Petascale computations for Large-scale Atomic and Molecular collisions
Centre for Theoretical Atomic, Molecular and Optical Physics (CTAMOP), School of Mathematics & Physics, The David Bates Building, Queen’s University, 7 College Park, Belfast BT7 1NN, UK
arXiv:1403.5524 [cs.DC], (21 Mar 2014)
@article{2014arXiv1403.5524M,
author={McLaughlin}, B.~M and {Ballance}, C.~P},
title={"{Petascale computations for Large-scale Atomic and Molecular collisions}"},
journal={ArXiv e-prints},
archivePrefix={"arXiv"},
eprint={1403.5524},
primaryClass={"cs.DC"},
keywords={Computer Science – Distributed, Parallel, and Cluster Computing, Physics – Atomic Physics, Physics – Computational Physics},
year={2014},
month={mar},
adsurl={http://adsabs.harvard.edu/abs/2014arXiv1403.5524M},
adsnote={Provided by the SAO/NASA Astrophysics Data System}
}
Petaflop architectures are currently being utilized efficiently to perform large scale computations in Atomic, Molecular and Optical Collisions.

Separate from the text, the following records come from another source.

<file path="config.mk">
export PLATFORM = sky130hd
export DESIGN_NAME = rgn_xlate_unit
export DESIGN_NICKNAME = d
export VERILOG_FILES = /design/src/rtl/rgn_xlate_pkg.sv /design/src/rtl/rgn_xlate_ctrl.sv /design/src/rtl/rgn_xlate_dp.sv /design/src/rtl/rgn_xlate_unit.sv
export SDC_FILE = /design/constraint.sdc
export NUM_CORES = 1
export LEC_CHECK = 0
export ABC_AREA = 0
export ABC_CLOCK_PERIOD_IN_PS = 2400
export BUFFER_PORTS_ARGS = -buffer_cell sky130_fd_sc_hd__buf_2
export CAP_MARGIN = 40
export CORE_UTILIZATION = 48
export CTS_CLUSTER_DIAMETER = 50
export DETAILED_ROUTE_END_ITERATION = 7
export GPL_ROUTABILITY_DRIVEN = 1
export GPL_TIMING_DRIVEN = 0
export PLACE_DENSITY = 0.85
export SLEW_MARGIN = 20
export SYNTH_ARGS = -nofsm -noshare
export SYNTH_HDL_FRONTEND = slang
export SYNTH_SLANG_ARGS = --single-unit
export TNS_END_PERCENT = 5
</file>
<file path="constraint.sdc">
create_clock -name clk -period 2.4 [get_ports clk]
set_input_delay 0.36 -clock clk [delete_from_list [all_inputs] [get_ports clk]]
set_output_delay 0.36 -clock clk [all_outputs]
set_load 0.005 [all_outputs]
</file>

We solve the Schroedinger or Dirac equation for the appropriate collision problem using the R-matrix or R-matrix with pseudo-states approach. We briefly outline the parallel methodology used and implemented for the current suite of Breit-Pauli and DARC codes. Various examples are shown of our theoretical results compared with those obtained from Synchrotron Radiation facilities and from Satellite observations. We also indicate future directions and implementation of the R-matrix codes on emerging GPU architectures.